In the original edition of Party Out of Bounds, which was published by Penguin USA/Plume, I was asked to provide an epilogue summarizing what happened to the book’s major players after I’d dropped the curtain somewhere around 1987 or so.
I did what I could. It wasn’t easy. It was like tracking the path of each piece of shrapnel after a grenade exploded. All I managed in that edition was a pretty thin discography and some gossip about band breakups. I listed bands that had received the sacrament in the few years after I had left, but that was about it.
It was a suicide mission even then, so imagine attempting such a task today, twenty-five years after publication of the first edition of Party Out of Bounds.
So, how can I best sign off here in the edition that, per my skimming of the contract’s fine print, will remain comfortably ensconced in the University of Georgia Press’ backlist at least until the children of our children’s children manage to pull some Jurassic Park resurrection of the primeval world herein depicted?
I’ve got no standing to speak about those who’ve come and gone in the years since I came and went; so, instead, I figure this should be the place where I track what happened to the one Athens character I can claim to know best: this book itself.
I never asked to write Party Out of Bounds.
I would never have thought to ask. I was working as a writer, but I was never a music writer. I lived in Athens and hung out in the back of the clubs, but I didn’t own a record player. I crashed the parties with my friends, and I did what one did back then in that lost world where one fed on what one found, afterword licking one’s fingers in a slobbery barebacked satiety: I kept moving toward that house of fog which you can only find after one more day of seeking. . . . The bands—all of them—were soundtrack.
It was by accident that I stayed in Athens. My undergraduate degree was in linguistics from the University of Georgia. That led me straight to my first job: Kinko’s. Later, my test scores for graduate school earned me a full scholarship to the university’s school of journalism. That was good for another couple years. When I finished my masters, I moved away to find my place in the world. San Francisco. Washington, D.C. New York City.
All good; but I preferred Georgia. Athens didn’t work for me anymore, so I landed in Atlanta.
I looked for work. I visited all the newspapers. Nothing.
Then I called the local weekly. It just so happened that a huge protest march was about to take place in Forsyth County (racial conflict . . . details available elsewhere). I met with the editor, showed him my work, which included an article about going to a Klan rally in North Georgia, and I got my first assignment.
I went. I wrote. I filed my story. And I got a job.
A few months later, I came back from lunch. There was a message. A lady in New York wanted me to call back to “discuss an idea for a book.”
I called. We talked. I was stunned. Seems they were looking for someone to write a book about “this Athens thing.” Remember, this was 1987. To many, Athens was still a newsworthy anomaly.
Here was my chance to write down what I could remember of my dream. It was fading; so I banged out a proposal fast as I could.

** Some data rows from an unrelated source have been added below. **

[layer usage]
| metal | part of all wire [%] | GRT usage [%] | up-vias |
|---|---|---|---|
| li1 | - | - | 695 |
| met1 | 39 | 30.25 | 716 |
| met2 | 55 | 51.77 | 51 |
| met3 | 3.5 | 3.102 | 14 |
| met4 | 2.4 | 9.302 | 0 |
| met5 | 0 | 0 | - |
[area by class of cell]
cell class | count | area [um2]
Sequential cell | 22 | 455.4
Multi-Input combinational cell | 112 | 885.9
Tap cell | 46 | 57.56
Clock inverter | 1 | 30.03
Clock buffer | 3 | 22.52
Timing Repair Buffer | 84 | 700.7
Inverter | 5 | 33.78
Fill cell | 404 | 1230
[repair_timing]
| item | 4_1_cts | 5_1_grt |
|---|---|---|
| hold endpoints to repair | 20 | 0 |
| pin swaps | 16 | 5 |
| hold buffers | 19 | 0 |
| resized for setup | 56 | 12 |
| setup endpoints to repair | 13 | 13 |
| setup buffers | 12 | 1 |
$ cat src/rtl/fsm_seq_generator_shift.sv
// Frame shift register: parallel load has priority over shift; MSB drives the line.
module fsm_seq_generator_shift #(
    parameter int PAT_W = 8
) (
    input  logic             clk,
    input  logic             rst,
    input  logic             load,
    input  logic             shift_en,
    input  logic [PAT_W-1:0] din,
    output logic             msb
);

    logic [PAT_W-1:0] shift_q;

    always_ff @(posedge clk or negedge rst) begin
        if (!rst) begin
            shift_q <= '0;
        end else if (load) begin
            shift_q <= din;
        end else if (shift_en) begin
            shift_q <= {shift_q[PAT_W-2:0], 1'b0};
        end
    end

    assign msb = shift_q[PAT_W-1];

endmodule
`src/rtl/rr_interval_gen_if.sv`:
```
// Output stream of the RR interval generator: FIFO head, valid flag and
// consumer ready, as a plain valid/ready handshake.
interface rr_interval_gen_if;
    logic [7:0] rr_out;
    logic       rr_valid;
    logic       rr_ready;

    modport master (
        output rr_out,
        output rr_valid,
        input  rr_ready
    );

    modport slave (
        input  rr_out,
        input  rr_valid,
        output rr_ready
    );
endinterface

```
`src/rtl/rr_interval_gen.sv`:
```
// RR interval generator: synchronizes raw R-peak pulses, measures the time
// between accepted beats in units of TICKS_PER_UNIT clocks, applies a
// refractory window, and queues the intervals in a 4-entry fall-through FIFO.
module rr_interval_gen #(
    parameter int TICKS_PER_UNIT = 1000,
    parameter int REFRACT_UNITS  = 40
) (
    input  logic              clk,
    input  logic              rst_n,
    input  logic              ena,
    input  logic              beat_in,
    input  logic              clr_ovf,
    rr_interval_gen_if.master rr_bus,
    output logic              timeout,
    output logic              ovf,
    output logic [7:0]        beat_cnt
);

    typedef enum logic [1:0] {
        WAIT_FIRST,
        REFRACT,
        MEASURE
    } state_t;

    localparam logic [15:0] PRESC_MAX   = 16'(TICKS_PER_UNIT - 1);
    localparam logic [7:0]  REFRACT_LIM = 8'(REFRACT_UNITS);

    logic [2:0]  sync_q;
    logic        beat_evt;
    logic [15:0] presc_q;
    logic [15:0] presc_d;
    logic [7:0]  cnt_q;
    logic [7:0]  cnt_d;
    logic [7:0]  cnt_inc;
    logic        unit_tick;
    state_t      state_q;
    state_t      state_d;
    logic        push_req;
    logic        timeout_d;

    logic [7:0]  fifo_mem [4];
    logic [2:0]  wr_ptr;
    logic [2:0]  rd_ptr;
    logic [2:0]  fifo_count;
    logic        fifo_full;
    logic        fifo_empty;
    logic        pop;
    logic        push_ok;
    logic        push_drop;

    // bit 0/1 form the metastability synchronizer, bit 2 delays for edge detect
    assign beat_evt  = sync_q[1] & ~sync_q[2];
    assign unit_tick = (presc_q == PRESC_MAX);
    // the saturating increment doubles as the captured interval on a beat
    assign cnt_inc   = (unit_tick && cnt_q != 8'hFF) ? cnt_q + 8'd1 : cnt_q;

    // Synchronize the asynchronous beat input and keep one extra stage for edge detection.
    always_ff @(posedge clk or negedge rst_n) begin
        if (!rst_n) begin
            sync_q <= 3'b000;
        end else begin
            sync_q <= {sync_q[1:0], beat_in};
        end
    end

    // Measurement state, prescaler, interval counter and registered timeout pulse.
    always_ff @(posedge clk or negedge rst_n) begin
        if (!rst_n) begin
            state_q <= WAIT_FIRST;
            presc_q <= 16'd0;
            cnt_q   <= 8'd0;
            timeout <= 1'b0;
        end else begin
            state_q <= state_d;
            presc_q <= presc_d;
            cnt_q   <= cnt_d;
            timeout <= timeout_d;
        end
    end

    // Next-state logic: beats restart the count, refractory beats are ignored, overrun times out.
    always_comb begin
        state_d   = state_q;
        presc_d   = unit_tick ? 16'd0 : presc_q + 16'd1;
        cnt_d     = cnt_inc;
        push_req  = 1'b0;
        timeout_d = 1'b0;
        if (!ena) begin
            state_d = WAIT_FIRST;
            presc_d = 16'd0;
            cnt_d   = 8'd0;
        end else begin
            case (state_q)
                WAIT_FIRST: begin
                    if (beat_evt) begin
                        presc_d = 16'd0;
                        cnt_d   = 8'd0;
                        state_d = REFRACT;
                    end
                end
                REFRACT: begin
                    if (cnt_inc >= REFRACT_LIM) begin
                        state_d = MEASURE;
                    end
                end
                MEASURE: begin
                    if (beat_evt) begin
                        push_req = 1'b1;
                        presc_d  = 16'd0;
                        cnt_d    = 8'd0;
                        state_d  = REFRACT;
                    end else if (unit_tick && cnt_q == 8'hFF) begin
                        timeout_d = 1'b1;
                        state_d   = WAIT_FIRST;
                    end
                end
                default: begin
                    state_d = WAIT_FIRST;
                end
            endcase
        end
    end

    // pointers carry an extra wrap bit so full and empty are distinguishable
    assign fifo_count = wr_ptr - rd_ptr;
    assign fifo_full  = (fifo_count == 3'd4);
    assign fifo_empty = (wr_ptr == rd_ptr);
    assign pop        = ~fifo_empty & rr_bus.rr_ready;
    assign push_ok    = push_req & (~fifo_full | pop);
    assign push_drop  = push_req & fifo_full & ~pop;

    assign rr_bus.rr_valid = ~fifo_empty;
    assign rr_bus.rr_out   = fifo_empty ? 8'h00 : fifo_mem[rd_ptr[1:0]];

    // FIFO storage needs no reset; empty pointers mask stale contents.
    always_ff @(posedge clk) begin
        if (push_ok) begin
            fifo_mem[wr_ptr[1:0]] <= cnt_inc;
        end
    end

    // FIFO pointers, sticky overflow flag (set beats clear) and accepted-beat counter.
    always_ff @(posedge clk or negedge rst_n) begin
        if (!rst_n) begin
            wr_ptr   <= 3'd0;
            rd_ptr   <= 3'd0;
            ovf      <= 1'b0;
            beat_cnt <= 8'd0;
        end else begin
            if (push_ok) begin
                wr_ptr   <= wr_ptr + 3'd1;
                beat_cnt <= beat_cnt + 8'd1;
            end
            if (pop) begin
                rd_ptr <= rd_ptr + 3'd1;
            end
            if (push_drop) begin
                ovf <= 1'b1;
            end else if (clr_ovf) begin
                ovf <= 1'b0;
            end
        end
    end

endmodule

```
`src/flat_wrapper.sv`:
```
// flat-port wrapper written by rule: the top's interface ports become plain ports
module rr_interval_gen_flat 
#(
    parameter int TICKS_PER_UNIT = 1000,
    parameter int REFRACT_UNITS  = 40
)
  (clk, rst_n, ena, beat_in, clr_ovf, timeout, ovf, beat_cnt, rr_bus_rr_out, rr_bus_rr_valid, rr_bus_rr_ready);
  rr_interval_gen_if rr_bus_i ();
  input  logic clk;
  input  logic rst_n;
  input  logic ena;
  input  logic beat_in;
  input  logic clr_ovf;
  output logic timeout;
  output logic ovf;
  output logic [7:0] beat_cnt;
  output wire logic [$bits(rr_bus_i.rr_out)-1:0] rr_bus_rr_out;
  output wire logic [$bits(rr_bus_i.rr_valid)-1:0] rr_bus_rr_valid;
  input wire logic [$bits(rr_bus_i.rr_ready)-1:0] rr_bus_rr_ready;
  assign rr_bus_rr_out = rr_bus_i.rr_out;
  assign rr_bus_rr_valid = rr_bus_i.rr_valid;
  assign rr_bus_i.rr_ready = rr_bus_rr_ready;
  rr_interval_gen #(.TICKS_PER_UNIT(TICKS_PER_UNIT), .REFRACT_UNITS(REFRACT_UNITS)) u_core (.clk(clk), .rst_n(rst_n), .ena(ena), .beat_in(beat_in), .clr_ovf(clr_ovf), .rr_bus(rr_bus_i), .timeout(timeout), .ovf(ovf), .beat_cnt(beat_cnt));
endmodule
```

Six months later, I had a draft. I mailed it. The editor hated it. I’d written about the Athens I knew. I’d written about my friends. The editor responded with a penciled scrawl: “The list of characters coming and going makes my eyes glaze over. Cut!”
So cut I did. Snip, snip, snip.
There went my favorite professors. Gone was a girl I once loved.
When I sent it back, the original editor had left and a new one had been assigned. He mailed back a note: “Love it!”
Unfortunately, by the time the book was published, 1991, the Athens story was, at least among hipster media types, yesterday’s meatloaf. The books sold a couple of thousand copies and dropped from view.
But then, by the late 1990s, I started getting e-mails from people asking where they could get a copy. Word of mouth, that marketing tool to beat all marketing tools, had given the few tattered paperbacks that little bit of aura that grows around a book that’s passed hand to hand to hand. Copies were selling on eBay for nearly one hundred dollars. For real.
What I think happened is this: Unlike the many oral histories, or fan-love hagiographies, or any typical book written by someone who comes from outside to write about what is inside, where there is always something lacking, something intangible, hard to put into words, this book had what I might term—if such a term can be given—authentic spirit.
Sure, I spelled a few names wrong. Maybe screwed up some dates. But what I did do was pack it with all the angst and joy and dreamy emotion and gut-slashing pain of the period, as I wrestled with that impossible challenge of capturing lightning in a Mason jar.
What I ended up with was not a book about Athens, but a book of Athens. It wasn’t a document about its time; it was a document of its time.
By the late 1990s and early 2000s, seeing that the book was a high-priced rarity, an old friend, Frank Reiss, started a small print-on-demand publishing imprint, everthemore books. Party Out of Bounds was his first title, and for more than ten years, the book trickled out in ones and twos. This time, it was the little brothers and sisters, the sons and daughters of those folks from back in the day. They liked it. Even older folks appreciated it. It reminded them of their glory days.
And so it came to pass that the University of Georgia Press chose to republish Party Out of Bounds.
I could not be more grateful, or more proud.